What you should do:
Among the records that follow, how many lines include the string "routing"? Only the number is wanted.

(Saved entries)

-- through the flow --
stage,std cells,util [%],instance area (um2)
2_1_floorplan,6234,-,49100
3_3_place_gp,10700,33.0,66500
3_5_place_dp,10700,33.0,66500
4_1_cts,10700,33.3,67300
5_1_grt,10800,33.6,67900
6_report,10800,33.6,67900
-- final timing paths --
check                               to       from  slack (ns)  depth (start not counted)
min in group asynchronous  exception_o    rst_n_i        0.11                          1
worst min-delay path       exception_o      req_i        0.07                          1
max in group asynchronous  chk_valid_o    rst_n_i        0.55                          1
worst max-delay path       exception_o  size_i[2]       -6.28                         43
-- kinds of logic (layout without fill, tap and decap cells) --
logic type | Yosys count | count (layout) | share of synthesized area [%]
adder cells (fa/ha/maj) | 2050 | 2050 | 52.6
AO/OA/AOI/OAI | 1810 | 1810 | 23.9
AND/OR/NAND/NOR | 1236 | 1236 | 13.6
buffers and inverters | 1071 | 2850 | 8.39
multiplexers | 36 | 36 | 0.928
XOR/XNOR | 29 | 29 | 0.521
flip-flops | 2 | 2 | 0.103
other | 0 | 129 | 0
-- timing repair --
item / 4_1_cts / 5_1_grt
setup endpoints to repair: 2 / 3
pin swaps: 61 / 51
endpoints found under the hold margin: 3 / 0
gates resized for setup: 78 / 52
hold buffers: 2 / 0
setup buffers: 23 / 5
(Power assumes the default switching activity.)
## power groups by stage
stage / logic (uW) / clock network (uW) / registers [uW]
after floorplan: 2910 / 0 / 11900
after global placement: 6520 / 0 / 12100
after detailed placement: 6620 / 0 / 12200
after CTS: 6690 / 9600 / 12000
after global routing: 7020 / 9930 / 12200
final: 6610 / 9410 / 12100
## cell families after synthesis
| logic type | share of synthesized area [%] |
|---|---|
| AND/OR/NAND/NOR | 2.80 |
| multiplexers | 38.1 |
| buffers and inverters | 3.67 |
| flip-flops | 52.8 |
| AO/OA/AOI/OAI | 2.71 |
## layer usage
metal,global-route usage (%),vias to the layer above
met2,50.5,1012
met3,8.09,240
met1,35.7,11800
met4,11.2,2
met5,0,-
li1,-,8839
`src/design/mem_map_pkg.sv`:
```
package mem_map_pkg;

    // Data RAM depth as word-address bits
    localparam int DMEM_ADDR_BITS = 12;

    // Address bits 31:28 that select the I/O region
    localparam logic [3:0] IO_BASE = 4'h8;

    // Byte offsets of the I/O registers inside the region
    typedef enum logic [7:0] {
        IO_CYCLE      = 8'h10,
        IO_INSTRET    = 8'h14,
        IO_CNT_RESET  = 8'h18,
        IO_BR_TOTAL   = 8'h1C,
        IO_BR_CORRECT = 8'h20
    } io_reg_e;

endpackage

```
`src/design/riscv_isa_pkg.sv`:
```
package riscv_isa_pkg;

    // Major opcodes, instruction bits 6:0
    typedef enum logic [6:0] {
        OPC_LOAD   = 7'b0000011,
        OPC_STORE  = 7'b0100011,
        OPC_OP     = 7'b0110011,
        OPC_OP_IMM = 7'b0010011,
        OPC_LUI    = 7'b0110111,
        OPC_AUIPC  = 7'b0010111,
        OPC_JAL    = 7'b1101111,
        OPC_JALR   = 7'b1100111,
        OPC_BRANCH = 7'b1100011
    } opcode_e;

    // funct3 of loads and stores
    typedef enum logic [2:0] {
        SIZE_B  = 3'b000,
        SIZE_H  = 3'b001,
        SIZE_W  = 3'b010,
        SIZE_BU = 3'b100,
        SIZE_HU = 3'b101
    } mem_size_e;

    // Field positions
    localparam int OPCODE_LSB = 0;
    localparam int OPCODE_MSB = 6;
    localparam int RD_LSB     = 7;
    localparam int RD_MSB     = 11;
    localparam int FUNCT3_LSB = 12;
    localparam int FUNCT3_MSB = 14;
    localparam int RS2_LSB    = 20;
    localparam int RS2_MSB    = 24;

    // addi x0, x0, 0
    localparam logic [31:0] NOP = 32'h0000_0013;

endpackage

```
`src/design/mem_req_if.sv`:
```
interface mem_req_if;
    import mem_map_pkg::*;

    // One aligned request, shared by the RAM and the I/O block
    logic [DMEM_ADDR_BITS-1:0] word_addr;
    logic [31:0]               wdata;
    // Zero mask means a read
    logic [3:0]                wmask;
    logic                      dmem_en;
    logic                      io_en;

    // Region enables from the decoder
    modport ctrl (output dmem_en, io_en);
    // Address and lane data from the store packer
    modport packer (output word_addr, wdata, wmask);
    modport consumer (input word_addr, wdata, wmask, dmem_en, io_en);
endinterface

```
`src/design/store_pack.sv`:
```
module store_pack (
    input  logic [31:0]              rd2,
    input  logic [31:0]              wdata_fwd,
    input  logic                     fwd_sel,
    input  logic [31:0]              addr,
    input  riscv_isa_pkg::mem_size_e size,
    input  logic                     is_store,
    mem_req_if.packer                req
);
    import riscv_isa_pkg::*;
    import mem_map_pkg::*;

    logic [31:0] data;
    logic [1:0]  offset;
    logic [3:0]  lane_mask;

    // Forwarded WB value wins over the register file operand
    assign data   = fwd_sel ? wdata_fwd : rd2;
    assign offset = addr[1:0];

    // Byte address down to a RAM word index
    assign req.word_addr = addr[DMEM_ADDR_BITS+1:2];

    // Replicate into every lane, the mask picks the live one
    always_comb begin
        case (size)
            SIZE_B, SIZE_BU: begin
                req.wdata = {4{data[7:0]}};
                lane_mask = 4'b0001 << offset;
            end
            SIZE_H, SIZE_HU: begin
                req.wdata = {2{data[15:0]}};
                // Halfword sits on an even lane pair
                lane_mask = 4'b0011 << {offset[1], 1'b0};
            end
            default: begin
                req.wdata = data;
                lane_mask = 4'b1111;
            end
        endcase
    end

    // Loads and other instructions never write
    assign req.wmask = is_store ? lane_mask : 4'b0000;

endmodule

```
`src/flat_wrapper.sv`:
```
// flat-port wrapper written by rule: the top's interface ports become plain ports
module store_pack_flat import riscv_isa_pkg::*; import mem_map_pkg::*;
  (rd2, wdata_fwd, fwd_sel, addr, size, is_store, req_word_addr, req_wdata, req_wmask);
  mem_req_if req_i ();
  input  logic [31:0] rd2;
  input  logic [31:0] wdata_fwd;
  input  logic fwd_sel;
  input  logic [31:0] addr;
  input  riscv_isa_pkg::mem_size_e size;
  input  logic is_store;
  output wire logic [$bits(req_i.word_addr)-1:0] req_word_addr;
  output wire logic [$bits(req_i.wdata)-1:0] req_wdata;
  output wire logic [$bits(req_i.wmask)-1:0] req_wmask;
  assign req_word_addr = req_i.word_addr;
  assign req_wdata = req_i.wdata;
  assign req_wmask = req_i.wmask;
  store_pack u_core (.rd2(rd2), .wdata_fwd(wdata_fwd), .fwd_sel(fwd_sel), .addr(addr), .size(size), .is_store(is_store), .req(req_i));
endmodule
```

--

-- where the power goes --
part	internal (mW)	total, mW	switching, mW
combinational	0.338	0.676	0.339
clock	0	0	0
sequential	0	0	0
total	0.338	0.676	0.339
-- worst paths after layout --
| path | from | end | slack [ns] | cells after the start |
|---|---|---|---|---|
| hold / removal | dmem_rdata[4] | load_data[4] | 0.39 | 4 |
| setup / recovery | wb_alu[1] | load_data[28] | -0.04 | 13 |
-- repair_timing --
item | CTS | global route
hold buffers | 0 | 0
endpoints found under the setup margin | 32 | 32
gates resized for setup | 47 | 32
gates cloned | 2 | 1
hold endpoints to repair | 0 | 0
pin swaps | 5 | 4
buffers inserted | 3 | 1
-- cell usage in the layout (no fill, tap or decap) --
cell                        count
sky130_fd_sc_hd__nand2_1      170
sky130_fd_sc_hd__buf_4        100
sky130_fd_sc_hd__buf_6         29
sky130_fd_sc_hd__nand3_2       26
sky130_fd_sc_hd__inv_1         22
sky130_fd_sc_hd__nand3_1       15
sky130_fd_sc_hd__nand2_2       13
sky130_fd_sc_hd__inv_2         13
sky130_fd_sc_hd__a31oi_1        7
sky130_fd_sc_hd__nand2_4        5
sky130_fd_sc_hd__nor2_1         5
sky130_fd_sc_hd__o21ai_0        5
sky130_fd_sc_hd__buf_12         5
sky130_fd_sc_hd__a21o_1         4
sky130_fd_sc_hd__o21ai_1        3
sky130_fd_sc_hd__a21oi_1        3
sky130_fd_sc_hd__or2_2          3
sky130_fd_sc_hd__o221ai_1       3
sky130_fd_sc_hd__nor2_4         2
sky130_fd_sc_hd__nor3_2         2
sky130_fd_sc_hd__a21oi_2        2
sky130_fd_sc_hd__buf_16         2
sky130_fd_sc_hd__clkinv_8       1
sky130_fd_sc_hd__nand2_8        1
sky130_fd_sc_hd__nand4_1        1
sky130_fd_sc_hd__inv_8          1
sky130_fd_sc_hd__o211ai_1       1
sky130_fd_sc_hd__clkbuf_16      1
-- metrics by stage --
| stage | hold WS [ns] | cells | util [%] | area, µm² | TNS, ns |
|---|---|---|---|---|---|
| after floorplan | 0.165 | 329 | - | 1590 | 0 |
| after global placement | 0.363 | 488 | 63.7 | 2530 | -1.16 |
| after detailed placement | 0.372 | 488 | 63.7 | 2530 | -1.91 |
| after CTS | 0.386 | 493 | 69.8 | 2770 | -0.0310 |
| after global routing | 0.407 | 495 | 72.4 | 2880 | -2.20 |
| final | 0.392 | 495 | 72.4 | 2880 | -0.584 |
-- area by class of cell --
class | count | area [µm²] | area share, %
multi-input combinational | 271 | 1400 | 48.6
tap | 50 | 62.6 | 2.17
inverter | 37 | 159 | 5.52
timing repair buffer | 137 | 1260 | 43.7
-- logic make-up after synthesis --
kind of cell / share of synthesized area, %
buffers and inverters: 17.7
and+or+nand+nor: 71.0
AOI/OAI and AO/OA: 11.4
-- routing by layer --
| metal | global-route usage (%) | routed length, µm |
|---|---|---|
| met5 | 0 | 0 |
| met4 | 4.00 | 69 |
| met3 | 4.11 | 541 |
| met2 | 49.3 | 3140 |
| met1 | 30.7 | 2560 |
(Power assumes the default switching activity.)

Solution for this problem:
3